When a company like Google or Apple deliberately creates a place for other companies to sell their own, complementary wares, it is called a platform. Apple, more than Google, has mastered this art, having worked hard to give developers the tools to make apps for its mobile devices, plus a controlled environment in which to profit from them.
Fortunately, we don’t have to wait for the Apple Watch and its app store to become available to get a glimpse of where things could be going. We have only to look at what pioneering companies in “wearables” are already working on, and then think about how their products will become a part of—or be absorbed by—the Apple Watch and Android Wear ecosystems.
“The vision of Sensoria is that the garment is the next ultra personal computer,” says Sensoria CEO Davide Vigano. To illustrate his point, he rolls up his pants leg to show me a working prototype of the world’s first smart sock.
I know, it sounds ridiculous. But, as he explains, with the help of an iPhone app that visualizes wireless signals sent by indiscernibly thin pressure sensors in the sock, it is good for runners who want to reduce their chance of injury. It is also potentially useful for monitoring the health of the elderly, since changes in gait are surprisingly predictive of other health issues. And yes, the smart sock is washable.
Sensoria also makes a smart bra and smart shirt, both of which can measure heart rate. And here’s where things get really interesting: For all makers of wearables, which until recently have been dominated by the glorified pedometers known as fitness bands, fitness applications are just the beginning.
Using a few more of the same sensors it already carries, Sensoria’s shirt could measure not just the frequency but the pattern of a wearer’s heartbeat, Mr. Vigano tells me. Like the fingerprint sensor on new smartphones, the unique shape of the electrical signals generated by our hearts are a biometric. Add in a payment terminal not dissimilar from the ones that will roll out with Apple Pay, and the wearer of a Sensoria undergarment could soon find herself verifying payment for her next coffee via technology in her bra.

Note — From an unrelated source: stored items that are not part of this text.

File: src/rtl/replay_buffer_ctrl.sv
// ---------------------------------------------------------------------------
// replay_buffer_ctrl
//   Ten-entry retransmit store plus replay sequencer. It sits directly in
//   front of the external 10:1 word mux (mux10). Transmitted words are kept
//   in slots d0..d9 in circular order until they are acknowledged. On a NAK
//   (or, optionally, a timeout) every outstanding word is replayed
//   oldest-first by stepping the mux select s.
//
//   Optional feature macro: REPLAY_TIMER_EN
//     When it is defined, an 8-bit idle timer raises an automatic NAK after
//     TIMEOUT idle cycles without an ACK. When it is undefined, replay
//     starts only on nak.
//
// Ports
//   clk        in   clock; all state updates on the rising edge
//   rst        in   asynchronous active-high reset
//   wr_en      in   push wr_data into the slot at tail
//   wr_data    in   word to store (DW bits)
//   wr_ready   out  write accepted this cycle when high
//   ack        in   release the oldest entry (head)
//   nak        in   request a replay starting from head
//   rp_ready   in   downstream accepts the current replay word
//   rp_valid   out  mux output y holds a valid replay word
//   d0..d9     out  registered storage slots, wired to the mux data inputs
//   s          out  mux select (0..9)
//   count      out  number of outstanding entries (0..10)
//   replaying  out  high while in REPLAY
// ---------------------------------------------------------------------------
module replay_buffer_ctrl #(
  parameter int DW      = 16,
  parameter int TIMEOUT = 255
) (
  input  logic          clk,
  input  logic          rst,
  input  logic          wr_en,
  input  logic [DW-1:0] wr_data,
  output logic          wr_ready,
  input  logic          ack,
  input  logic          nak,
  input  logic          rp_ready,
  output logic          rp_valid,
  output logic [DW-1:0] d0,
  output logic [DW-1:0] d1,
  output logic [DW-1:0] d2,
  output logic [DW-1:0] d3,
  output logic [DW-1:0] d4,
  output logic [DW-1:0] d5,
  output logic [DW-1:0] d6,
  output logic [DW-1:0] d7,
  output logic [DW-1:0] d8,
  output logic [DW-1:0] d9,
  output logic [3:0]    s,
  output logic [3:0]    count,
  output logic          replaying
);

  typedef enum logic {IDLE, REPLAY} state_t;

  state_t        state_q, state_d;
  logic [3:0]    head_q, head_d;
  logic [3:0]    tail_q, tail_d;
  logic [3:0]    rp_ptr_q, rp_ptr_d;
  logic [3:0]    count_q, count_d;
  logic [3:0]    count_aa;      // occupancy after this cycle's ACK, before the write
  logic [3:0]    rp_ptr_inc;
  logic          wr_fire, ack_fire, nak_req, timeout_hit;
  logic [DW-1:0] slot_q [10];

  // Modulo-10 pointer increment: 9 wraps to 0.
  function automatic logic [3:0] inc10(input logic [3:0] p);
    return (p == 4'd9) ? 4'd0 : p + 4'd1;
  endfunction

  // All outputs decode from registers only.
  assign wr_ready  = (state_q == IDLE) && (count_q < 4'd10);
  assign rp_valid  = (state_q == REPLAY);
  assign replaying = (state_q == REPLAY);
  assign s         = (state_q == REPLAY) ? rp_ptr_q : head_q;
  assign count     = count_q;

  assign wr_fire    = wr_en && wr_ready;
  assign ack_fire   = ack && (count_q != 4'd0);
  assign rp_ptr_inc = inc10(rp_ptr_q);

`ifdef REPLAY_TIMER_EN
  localparam logic [7:0] TIMEOUT_V = 8'(TIMEOUT);
  logic [7:0] timer_q, timer_d;

  // The expiry is seen on the registered timer, so it acts as a NAK on the
  // edge that follows the one on which the timer reached TIMEOUT.
  assign timeout_hit = (state_q == IDLE) && (count_q != 4'd0) && (timer_q == TIMEOUT_V);

  always_comb begin
    timer_d = timer_q;
    if (ack || wr_fire || nak || timeout_hit || state_q != IDLE || state_d == REPLAY)
      timer_d = 8'd0;
    else if (count_q != 4'd0)
      timer_d = timer_q + 8'd1;
  end

  always_ff @(posedge clk or posedge rst) begin
    if (rst) timer_q <= 8'd0;
    else     timer_q <= timer_d;
  end
`else
  assign timeout_hit = 1'b0;
`endif

  assign nak_req = nak || timeout_hit;

  always_comb begin
    head_d   = ack_fire ? inc10(head_q) : head_q;
    tail_d   = wr_fire  ? inc10(tail_q) : tail_q;
    count_aa = count_q - {3'd0, ack_fire};
    count_d  = count_aa + {3'd0, wr_fire};
    state_d  = state_q;
    rp_ptr_d = rp_ptr_q;
    case (state_q)
      IDLE: begin
        if (nak_req && count_aa != 4'd0) begin
          state_d  = REPLAY;
          rp_ptr_d = head_d;
        end
      end
      REPLAY: begin
        // Writes are blocked in REPLAY, so count_aa is the next occupancy.
        if (count_aa == 4'd0) begin
          state_d = IDLE;
        end else if (nak) begin
          // Restart from the (post-ACK) head; any accepted beat is discarded.
          rp_ptr_d = head_d;
        end else if (rp_ready) begin
          rp_ptr_d = rp_ptr_inc;
          if (rp_ptr_inc == tail_q) state_d = IDLE;
        end else if (ack_fire && rp_ptr_q == head_q) begin
          // The word about to be replayed was just released; follow head.
          rp_ptr_d = head_d;
        end
      end
      default: state_d = IDLE;
    endcase
  end

  always_ff @(posedge clk or posedge rst) begin
    if (rst) begin
      state_q  <= IDLE;
      head_q   <= 4'd0;
      tail_q   <= 4'd0;
      rp_ptr_q <= 4'd0;
      count_q  <= 4'd0;
    end else begin
      state_q  <= state_d;
      head_q   <= head_d;
      tail_q   <= tail_d;
      rp_ptr_q <= rp_ptr_d;
      count_q  <= count_d;
    end
  end

  // Storage slots. Each slot has its own register so it can be wired
  // straight to a mux input.
  for (genvar gi = 0; gi < 10; gi++) begin : g_slot
    always_ff @(posedge clk or posedge rst) begin
      if (rst)
        slot_q[gi] <= '0;
      else if (wr_fire && tail_q == 4'(gi))
        slot_q[gi] <= wr_data;
    end
  end

  assign d0 = slot_q[0];
  assign d1 = slot_q[1];
  assign d2 = slot_q[2];
  assign d3 = slot_q[3];
  assign d4 = slot_q[4];
  assign d5 = slot_q[5];
  assign d6 = slot_q[6];
  assign d7 = slot_q[7];
  assign d8 = slot_q[8];
  assign d9 = slot_q[9];

endmodule
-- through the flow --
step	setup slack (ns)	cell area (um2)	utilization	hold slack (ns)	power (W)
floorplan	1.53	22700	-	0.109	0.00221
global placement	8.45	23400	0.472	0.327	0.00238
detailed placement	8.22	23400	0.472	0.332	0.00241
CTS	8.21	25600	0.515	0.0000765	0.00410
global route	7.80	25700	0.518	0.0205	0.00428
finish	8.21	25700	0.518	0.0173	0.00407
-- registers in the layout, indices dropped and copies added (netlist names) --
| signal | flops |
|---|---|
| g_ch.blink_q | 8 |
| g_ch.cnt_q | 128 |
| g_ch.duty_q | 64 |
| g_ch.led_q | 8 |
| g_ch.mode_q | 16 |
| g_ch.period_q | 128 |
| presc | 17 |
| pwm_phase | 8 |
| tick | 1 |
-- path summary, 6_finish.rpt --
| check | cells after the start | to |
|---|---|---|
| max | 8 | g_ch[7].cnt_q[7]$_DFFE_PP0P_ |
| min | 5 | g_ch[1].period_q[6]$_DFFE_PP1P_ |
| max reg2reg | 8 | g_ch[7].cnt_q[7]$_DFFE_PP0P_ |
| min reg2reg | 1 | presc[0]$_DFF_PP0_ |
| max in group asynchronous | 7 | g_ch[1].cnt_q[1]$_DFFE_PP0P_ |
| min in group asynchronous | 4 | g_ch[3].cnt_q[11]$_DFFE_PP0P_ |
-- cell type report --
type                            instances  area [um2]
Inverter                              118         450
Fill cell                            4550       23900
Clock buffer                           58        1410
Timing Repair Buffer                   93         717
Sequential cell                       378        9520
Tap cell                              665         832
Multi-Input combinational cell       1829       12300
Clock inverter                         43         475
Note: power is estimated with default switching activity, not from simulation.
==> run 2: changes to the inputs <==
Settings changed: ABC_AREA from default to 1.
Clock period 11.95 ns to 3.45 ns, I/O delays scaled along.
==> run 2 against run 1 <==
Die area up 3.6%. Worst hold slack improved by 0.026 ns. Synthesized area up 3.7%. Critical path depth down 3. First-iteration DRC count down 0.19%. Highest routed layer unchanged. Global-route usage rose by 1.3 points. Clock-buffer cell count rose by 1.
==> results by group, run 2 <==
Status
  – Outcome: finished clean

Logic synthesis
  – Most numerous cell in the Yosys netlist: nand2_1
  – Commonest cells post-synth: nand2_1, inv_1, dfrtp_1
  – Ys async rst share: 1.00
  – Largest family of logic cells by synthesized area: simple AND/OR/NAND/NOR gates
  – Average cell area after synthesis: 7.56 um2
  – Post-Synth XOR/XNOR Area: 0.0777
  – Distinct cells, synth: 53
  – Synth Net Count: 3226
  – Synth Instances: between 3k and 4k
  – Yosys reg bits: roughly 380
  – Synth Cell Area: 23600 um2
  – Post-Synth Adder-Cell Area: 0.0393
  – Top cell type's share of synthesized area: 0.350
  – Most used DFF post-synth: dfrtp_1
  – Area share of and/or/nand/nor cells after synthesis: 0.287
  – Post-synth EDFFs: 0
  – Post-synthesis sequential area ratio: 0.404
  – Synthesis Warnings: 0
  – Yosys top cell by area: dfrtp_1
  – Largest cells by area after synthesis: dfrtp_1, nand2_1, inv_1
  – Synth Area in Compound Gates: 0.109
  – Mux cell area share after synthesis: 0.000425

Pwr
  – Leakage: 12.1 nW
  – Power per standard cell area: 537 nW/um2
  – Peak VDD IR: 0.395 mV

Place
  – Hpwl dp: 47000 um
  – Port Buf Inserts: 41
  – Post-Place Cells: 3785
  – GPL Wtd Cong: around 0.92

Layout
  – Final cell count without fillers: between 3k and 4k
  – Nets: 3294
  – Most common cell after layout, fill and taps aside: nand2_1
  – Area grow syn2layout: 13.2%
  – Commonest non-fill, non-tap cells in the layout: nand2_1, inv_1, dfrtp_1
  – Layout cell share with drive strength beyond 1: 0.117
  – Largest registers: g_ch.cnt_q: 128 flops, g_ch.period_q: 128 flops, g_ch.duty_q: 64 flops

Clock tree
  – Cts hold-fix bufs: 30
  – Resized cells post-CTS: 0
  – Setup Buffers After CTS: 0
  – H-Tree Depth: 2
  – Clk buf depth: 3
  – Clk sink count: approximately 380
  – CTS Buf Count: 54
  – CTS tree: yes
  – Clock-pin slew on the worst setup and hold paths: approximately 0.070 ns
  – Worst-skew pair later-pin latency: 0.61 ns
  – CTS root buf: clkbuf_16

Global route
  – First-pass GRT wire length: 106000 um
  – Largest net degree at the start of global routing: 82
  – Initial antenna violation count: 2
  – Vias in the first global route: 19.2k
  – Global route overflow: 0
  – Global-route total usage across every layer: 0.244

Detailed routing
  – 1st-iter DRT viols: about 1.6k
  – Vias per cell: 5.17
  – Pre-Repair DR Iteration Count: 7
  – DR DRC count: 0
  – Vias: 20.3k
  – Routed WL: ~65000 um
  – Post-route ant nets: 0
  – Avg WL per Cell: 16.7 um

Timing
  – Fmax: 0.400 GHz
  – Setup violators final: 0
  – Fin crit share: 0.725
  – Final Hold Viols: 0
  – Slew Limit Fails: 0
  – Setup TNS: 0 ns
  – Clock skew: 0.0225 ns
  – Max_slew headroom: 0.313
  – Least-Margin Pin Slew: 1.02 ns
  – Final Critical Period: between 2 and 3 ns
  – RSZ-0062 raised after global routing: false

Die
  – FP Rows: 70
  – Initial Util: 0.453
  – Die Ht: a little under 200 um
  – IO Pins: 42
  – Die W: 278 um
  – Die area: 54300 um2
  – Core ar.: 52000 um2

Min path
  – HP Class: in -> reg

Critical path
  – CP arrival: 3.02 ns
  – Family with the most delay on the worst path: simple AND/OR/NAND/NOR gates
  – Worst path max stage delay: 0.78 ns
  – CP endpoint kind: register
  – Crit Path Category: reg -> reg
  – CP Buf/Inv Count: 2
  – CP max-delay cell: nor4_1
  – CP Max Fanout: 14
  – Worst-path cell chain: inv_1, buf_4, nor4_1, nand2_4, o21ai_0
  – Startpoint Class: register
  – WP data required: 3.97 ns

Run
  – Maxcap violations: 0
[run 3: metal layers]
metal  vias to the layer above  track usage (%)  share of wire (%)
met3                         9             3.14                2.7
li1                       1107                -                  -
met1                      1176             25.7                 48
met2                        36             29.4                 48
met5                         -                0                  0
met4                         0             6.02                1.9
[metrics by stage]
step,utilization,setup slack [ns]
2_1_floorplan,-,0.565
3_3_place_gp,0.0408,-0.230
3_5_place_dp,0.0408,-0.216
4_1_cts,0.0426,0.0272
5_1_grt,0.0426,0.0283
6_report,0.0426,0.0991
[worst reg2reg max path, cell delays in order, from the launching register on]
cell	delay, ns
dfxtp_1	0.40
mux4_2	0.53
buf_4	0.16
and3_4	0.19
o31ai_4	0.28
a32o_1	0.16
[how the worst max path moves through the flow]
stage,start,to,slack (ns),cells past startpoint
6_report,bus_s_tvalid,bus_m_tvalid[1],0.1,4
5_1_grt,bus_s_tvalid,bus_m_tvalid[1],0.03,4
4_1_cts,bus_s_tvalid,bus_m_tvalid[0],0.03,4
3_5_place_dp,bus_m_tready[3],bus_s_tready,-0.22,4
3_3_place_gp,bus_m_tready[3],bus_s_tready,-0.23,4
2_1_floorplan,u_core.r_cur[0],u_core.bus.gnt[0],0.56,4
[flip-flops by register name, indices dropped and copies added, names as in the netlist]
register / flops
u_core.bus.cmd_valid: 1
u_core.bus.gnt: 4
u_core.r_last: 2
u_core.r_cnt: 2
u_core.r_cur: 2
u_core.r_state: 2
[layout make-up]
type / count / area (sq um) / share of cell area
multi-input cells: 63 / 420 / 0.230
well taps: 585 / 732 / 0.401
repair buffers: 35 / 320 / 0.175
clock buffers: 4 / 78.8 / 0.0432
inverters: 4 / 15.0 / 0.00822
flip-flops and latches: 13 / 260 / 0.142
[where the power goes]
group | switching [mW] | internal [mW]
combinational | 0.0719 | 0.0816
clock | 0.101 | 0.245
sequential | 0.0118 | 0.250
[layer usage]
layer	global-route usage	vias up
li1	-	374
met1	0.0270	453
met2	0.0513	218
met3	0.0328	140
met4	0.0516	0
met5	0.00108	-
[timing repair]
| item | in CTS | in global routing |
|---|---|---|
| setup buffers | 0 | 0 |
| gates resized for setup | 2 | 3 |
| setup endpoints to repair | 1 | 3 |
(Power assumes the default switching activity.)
--- config.mk ---
export PLATFORM = sky130hd
export DESIGN_NAME = deskew_axi_lite_regs
export DESIGN_NICKNAME = d
export VERILOG_FILES = /design/src/rtl/deskew_axi_pkg.sv /design/src/rtl/deskew_irq_ctrl.sv /design/src/rtl/deskew_axi_lite_regs.sv
export SDC_FILE = /design/constraint.sdc
export NUM_CORES = 1
export LEC_CHECK = 0
export BUFFER_PORTS_ARGS = -buffer_cell sky130_fd_sc_hd__buf_2
export CAP_MARGIN = 5
export CORE_ASPECT_RATIO = 0.8
export CORE_MARGIN = 2
export CORE_UTILIZATION = 35
export CTS_CLUSTER_DIAMETER = 30
export DETAILED_ROUTE_END_ITERATION = 12
export GPL_TIMING_DRIVEN = 0
export PLACE_DENSITY = 0.78
export SYNTH_ARGS = -nofsm -noshare
export SYNTH_HDL_FRONTEND = slang
export SYNTH_HIERARCHICAL = 1
export SYNTH_SLANG_ARGS = --single-unit
--- constraint.sdc ---
create_clock -name clk -period 1.4 [get_ports clk]
set_input_delay 0.07 -clock clk [delete_from_list [all_inputs] [get_ports clk]]
set_output_delay 0.07 -clock clk [all_outputs]
set_load 0.01 [all_outputs]
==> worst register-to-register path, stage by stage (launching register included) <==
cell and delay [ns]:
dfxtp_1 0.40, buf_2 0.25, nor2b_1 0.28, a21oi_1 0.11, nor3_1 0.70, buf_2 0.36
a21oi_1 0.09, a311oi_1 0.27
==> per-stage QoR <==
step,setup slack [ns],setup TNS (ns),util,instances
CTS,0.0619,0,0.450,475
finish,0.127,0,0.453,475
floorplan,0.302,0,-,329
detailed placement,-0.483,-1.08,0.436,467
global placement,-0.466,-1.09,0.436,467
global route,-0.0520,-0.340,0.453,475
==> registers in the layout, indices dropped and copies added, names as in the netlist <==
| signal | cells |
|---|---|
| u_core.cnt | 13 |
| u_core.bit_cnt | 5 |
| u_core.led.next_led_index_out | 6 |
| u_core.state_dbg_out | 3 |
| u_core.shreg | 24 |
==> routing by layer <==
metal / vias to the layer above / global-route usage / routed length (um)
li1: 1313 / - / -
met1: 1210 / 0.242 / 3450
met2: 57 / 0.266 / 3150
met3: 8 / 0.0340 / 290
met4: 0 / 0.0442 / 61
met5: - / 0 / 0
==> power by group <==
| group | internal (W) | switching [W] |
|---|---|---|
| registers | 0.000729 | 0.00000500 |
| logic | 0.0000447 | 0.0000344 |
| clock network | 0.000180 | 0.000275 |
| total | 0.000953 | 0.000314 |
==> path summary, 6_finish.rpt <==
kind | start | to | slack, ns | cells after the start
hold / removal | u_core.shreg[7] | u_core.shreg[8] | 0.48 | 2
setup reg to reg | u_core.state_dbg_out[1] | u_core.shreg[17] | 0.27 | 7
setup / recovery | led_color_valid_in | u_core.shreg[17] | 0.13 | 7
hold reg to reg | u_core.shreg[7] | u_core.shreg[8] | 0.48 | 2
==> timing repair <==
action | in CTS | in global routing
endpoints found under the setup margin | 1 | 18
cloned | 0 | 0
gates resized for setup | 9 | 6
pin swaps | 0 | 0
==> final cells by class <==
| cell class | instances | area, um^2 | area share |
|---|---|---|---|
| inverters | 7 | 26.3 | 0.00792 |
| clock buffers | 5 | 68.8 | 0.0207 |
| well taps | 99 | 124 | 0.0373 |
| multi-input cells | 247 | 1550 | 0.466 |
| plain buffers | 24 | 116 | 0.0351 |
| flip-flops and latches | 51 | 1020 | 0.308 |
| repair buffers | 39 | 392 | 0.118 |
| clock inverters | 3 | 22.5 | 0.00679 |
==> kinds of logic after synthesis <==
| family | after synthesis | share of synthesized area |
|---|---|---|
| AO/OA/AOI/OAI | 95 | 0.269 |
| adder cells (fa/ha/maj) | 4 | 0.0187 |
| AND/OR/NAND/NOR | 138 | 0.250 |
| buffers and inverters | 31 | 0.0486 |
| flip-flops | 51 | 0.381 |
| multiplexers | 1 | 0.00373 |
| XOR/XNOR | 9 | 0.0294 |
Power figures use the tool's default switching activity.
==> config.mk <==
export PLATFORM = sky130hd
export DESIGN_NAME = etc_frame_packer
export DESIGN_NICKNAME = d
export VERILOG_FILES = /design/src/rtl/etc_frame_pkg.sv /design/src/rtl/etc_frame_packer.sv
export SDC_FILE = /design/constraint.sdc
export NUM_CORES = 1
export LEC_CHECK = 0
export CORE_ASPECT_RATIO = 0.8
export CORE_MARGIN = 3
export CORE_UTILIZATION = 30
export CTS_CLUSTER_DIAMETER = 40
export CTS_CLUSTER_SIZE = 30
export DETAILED_ROUTE_END_ITERATION = 16
export PLACE_DENSITY = 0.59
export SYNTH_ARGS = -nofsm -noshare
export SYNTH_HDL_FRONTEND = slang
export SYNTH_SLANG_ARGS = --single-unit
==> constraint.sdc <==
create_clock -name clk -period 2.4 [get_ports clk]
set_input_delay 0.36 -clock clk [delete_from_list [all_inputs] [get_ports clk]]
set_output_delay 0.36 -clock clk [all_outputs]
set_load 0.05 [all_outputs]
==> src/rtl/etc_frame_pkg.sv <==
// Shared types and constants for the ETC speed-frame packer.
package etc_frame_pkg;

  typedef enum logic [2:0] {IDLE, HDR, SEQ, SPH, SPL, CHK} state_e;

  localparam logic [7:0] HEADER_DEFAULT = 8'hA5;
  localparam int         FRAME_LEN      = 5;

endpackage

==> src/rtl/etc_frame_packer.sv <==
// Packs ETC speed measurements into 5-byte frames (HEADER, SEQ, SPD_H, SPD_L, CHK)
// for a transmit FIFO, with a one-deep pending buffer and a saturating drop counter.
module etc_frame_packer
  import etc_frame_pkg::*;
#(
  parameter int         WIDTH_SPEED = 14,
  parameter int         DATA_SIZE   = 8,
  parameter logic [7:0] HEADER      = HEADER_DEFAULT
) (
  input  logic                   clk,
  input  logic                   reset,
  input  logic                   done,
  input  logic [WIDTH_SPEED-1:0] speed,
  input  logic                   full,
  output logic                   write,
  output logic [DATA_SIZE-1:0]   data,
  output logic                   busy,
  output logic [7:0]             drop_cnt
);

  if (DATA_SIZE != 8 || WIDTH_SPEED < 1 || WIDTH_SPEED > 16) begin : g_bad_param
    $error("etc_frame_packer: DATA_SIZE must be 8 and WIDTH_SPEED in 1..16");
  end

  function automatic logic [7:0] chk_byte(input logic [7:0] seq_b,
                                          input logic [7:0] hi_b,
                                          input logic [7:0] lo_b);
    return seq_b ^ hi_b ^ lo_b;
  endfunction

  function automatic logic [7:0] sat_inc(input logic [7:0] cnt);
    return (cnt == 8'hFF) ? cnt : cnt + 8'd1;
  endfunction

  state_e      state_q;
  logic        pend_vld_q;
  logic [7:0]  seq_q;
  logic [7:0]  drop_q;
  logic [15:0] act_q;
  logic [15:0] pend_q;
  logic [15:0] spd_ext;
  logic [7:0]  byte_sel;
  logic        active;

  assign spd_ext  = 16'(speed);
  assign active   = (state_q != IDLE);
  assign write    = active && !full && !reset;
  assign busy     = active || pend_vld_q;
  assign drop_cnt = drop_q;

  always_comb begin
    byte_sel = 8'd0;
    case (state_q)
      HDR:     byte_sel = HEADER;
      SEQ:     byte_sel = seq_q;
      SPH:     byte_sel = act_q[15:8];
      SPL:     byte_sel = act_q[7:0];
      CHK:     byte_sel = chk_byte(seq_q, act_q[15:8], act_q[7:0]);
      default: byte_sel = 8'd0;
    endcase
  end

  assign data = reset ? '0 : DATA_SIZE'(byte_sel);

  // Control: FSM, pending flag, frame counter, drop counter.
  always_ff @(posedge clk) begin
    if (reset) begin
      state_q    <= IDLE;
      pend_vld_q <= 1'b0;
      seq_q      <= 8'd0;
      drop_q     <= 8'd0;
    end else begin
      if (done && active) begin
        if (!pend_vld_q) pend_vld_q <= 1'b1;
        else             drop_q     <= sat_inc(drop_q);
      end
      case (state_q)
        IDLE: if (done)  state_q <= HDR;
        HDR:  if (write) state_q <= SEQ;
        SEQ:  if (write) state_q <= SPH;
        SPH:  if (write) state_q <= SPL;
        SPL:  if (write) state_q <= CHK;
        CHK: begin
          if (write) begin
            seq_q <= seq_q + 8'd1;
            // A done arriving now is either dropped (pending full) or starts the next frame directly.
            if (pend_vld_q || done) begin
              state_q    <= HDR;
              pend_vld_q <= 1'b0;
            end else begin
              state_q <= IDLE;
            end
          end
        end
        default: state_q <= IDLE;
      endcase
    end
  end

  // Data: active and pending speed words.
  always_ff @(posedge clk) begin
    if (state_q == IDLE && done) begin
      act_q <= spd_ext;
    end else if (state_q == CHK && write) begin
      if (pend_vld_q)  act_q <= pend_q;
      else if (done)   act_q <= spd_ext;
    end
    if (done && active && !pend_vld_q) pend_q <= spd_ext;
  end

endmodule

# Word level (Yosys, flattened, before mapping)
# Cells that the tools add are included.
word_totals:
  register_bits: 50
  in_bits: 18
op_classes:
  addsub: 2
  eq_ne: 12
  mux: 18
  bitwise_logic: 3
  reduce_logical: 21
op_table:
  columns: ["operator", "n"]
  rows:
  - ["8-bit one-hot mux with 5 select lines", 1]
  - ["16-bit 2-to-1 mux", 2]
  - ["14-bit 2-to-1 mux", 2]
  - ["3-bit 2-to-1 mux", 6]
  - ["3-bit one-hot mux with 6 select lines", 1]
  - ["8-bit by 1-bit adder with 8-bit output (second input constant)", 2]
  - ["8-bit bitwise XOR", 2]
  - ["2-bit != test (second input constant)", 6]
  - ["8-bit equality test (second input constant)", 1]
  - ["8-bit 2-to-1 mux", 1]
  - ["3-bit by 2-bit equality test with 1-bit output (second input constant)", 2]
  - ["3-bit equality test (second input constant)", 2]
  - ["1-bit logical AND", 6]
  - ["2-bit AND reduction", 3]
  - ["6-bit AND reduction", 1]
  - ["3-bit nonzero test", 2]
  - ["1-bit 2-to-1 mux", 5]
  - ["2-bit nonzero test", 2]
  - ["3-bit by 1-bit equality test with 1-bit output (second input constant)", 1]
  - ["1-bit logical NOT", 3]
  - ["3-bit logical NOT", 1]
  - ["3-bit AND reduction", 1]
  - ["1-bit logical OR", 2]
  - ["1-bit inverter", 1]

# Logic depth before layout (Yosys ltp)
depth:
  depth_word: 6
  ltp_mapped: 6

# Worst setup path after synthesis
# No wires, ideal clock.
synth_timing:
  path_kind: "register to output"
  startpoint: "register seq_q[0]"
  endpoint: "output port data[0]"
  t_arrival_ps: 2174
  slack_ps: -134
  path_stages_with_launch: 6
  cell_sequence: "dfxtp_1 > clkbuf_1 > xnor3_1 > nand2_1 > a222oi_1 > nor3_1"
synth_via:
  elab_chain_cells: 4
synth_rtl:
  columns: ["element", "line_no", "rtl"]
  rows:
  - ["start, declared", "etc_frame_packer.sv:37", "logic [7:0] seq_q;"]
  - ["start signal, assigned", "etc_frame_packer.sv:85", "seq_q <= seq_q + 8'd1;"]
  - ["8-bit bitwise XOR (2 in series)", "etc_frame_packer.sv:28", "return seq_b ^ hi_b ^ lo_b;"]
  - ["8-bit one-hot mux with 5 select lines (*)", "etc_frame_packer.sv:53", "case (state_q)"]
  - ["8-bit 2-to-1 mux (*)", "etc_frame_packer.sv:63", "assign data = reset ? '0 : DATA_SIZE'(byte_sel);"]
  - ["end, declared", "etc_frame_packer.sv:16", "output logic [DATA_SIZE-1:0] data,"]
# Mark *: on every way between the ends. The rest lies on a longest branch, timed or not.

# Worst setup path after layout
layout_timing:
  startpoint: "register state_q[1]"
  endpoint: "output port data[5]"
layout_via:
  elab_chain_cells: 3
  elab_cells_between_ends: 7
  classes_between: "eq/ne: 5; mux: 2"
layout_rtl:
  columns: ["element", "line_no", "rtl"]
  rows:
  - ["start, declared", "etc_frame_packer.sv:35", "state_e state_q;"]
  - ["start signal, assigned", "etc_frame_packer.sv:68", "state_q <= IDLE;"]
  - ["start signal, assigned", "etc_frame_packer.sv:78", "IDLE: if (done) state_q <= HDR;"]
  - ["start signal, assigned", "etc_frame_packer.sv:79", "HDR: if (write) state_q <= SEQ;"]
  - ["3-bit equality test (tied with other cells)", "etc_frame_packer.sv:53", null]
  - ["8-bit one-hot mux with 5 select lines (*)", "etc_frame_packer.sv:53", null]
  - ["8-bit 2-to-1 mux (*)", "etc_frame_packer.sv:63", null]
# Marked as above.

One company, Bionym, is already doing something like this. Their Nymi wristband is an ultra-secure means of personal identification. Put it on and touch it for four seconds, and it takes an EKG with a fidelity comparable to what you would get in a hospital. It is then matched with a previous distillation of your heartbeat pattern stored in the cloud. Once you put on a Nymi, until you take it off, it uniquely identifies you. Current applications include unlocking your laptop or smartphone, but Bionym CEO Karl Martin tells me his company is also working on a version that can be used for contactless payments, just like many smartphones (including the iPhone 6) and the Apple Watch.
During Apple’s presentation, Apple Vice President Kevin Lynch announced that BMW has developed an app for the Apple Watch that will allow users to lock and unlock their BMW i-series electric vehicles. And Mr. Martin told me that new bluetooth-enabled locks from companies like Lockitron and Kwikset mean that the moment you walk up to a door while sporting a recognized wearable, it can unlock without a touch.
Put all these possibilities together and what you get are a suite of functions that could almost, but not quite, be conveniently accomplished by a smartphone. Just as Uber could in theory work on a PC but didn’t really make sense until the dawn of the smartphone, body-wide wireless networks and computers we never take off will create applications that simply don’t exist yet. Wearables won’t just appeal to fitness nuts and quantified-self geeks. They will appeal to everyone, because they will be the primary, perhaps even the sole way we identify ourselves to a world full of smart objects.
Established makers of wearables have seen this trend and are already getting in front of it. On the same day that Apple announced its watch, Jawbone, maker of the UP wristband, said that it was opening up its quantified-self software so that anyone could connect it with devices other than the UP—including the Apple Watch.
Or in other words, amid the hype about the Apple Watch being a fitness device, or a timepiece, or a status symbol, it is the applications that Apple and others aren’t even talking about, the ones that are thought up by countless developers jumping on board the platform, that will make us wonder how we ever got by without them.
“We’re at the genesis of the sensing industry,” says Mr. Vigano. When smartwatches are cheap enough to be ubiquitous, and if Sensoria becomes, as Mr. Vigano claims, “the Gore-Tex of wearables,” and if the Jawbone UP and the Nymi wristband become features of all smartwatches, what then? These devices will be the way we connect ourselves—directly—to all the technology that surrounds us. And opting out simply won’t be an option.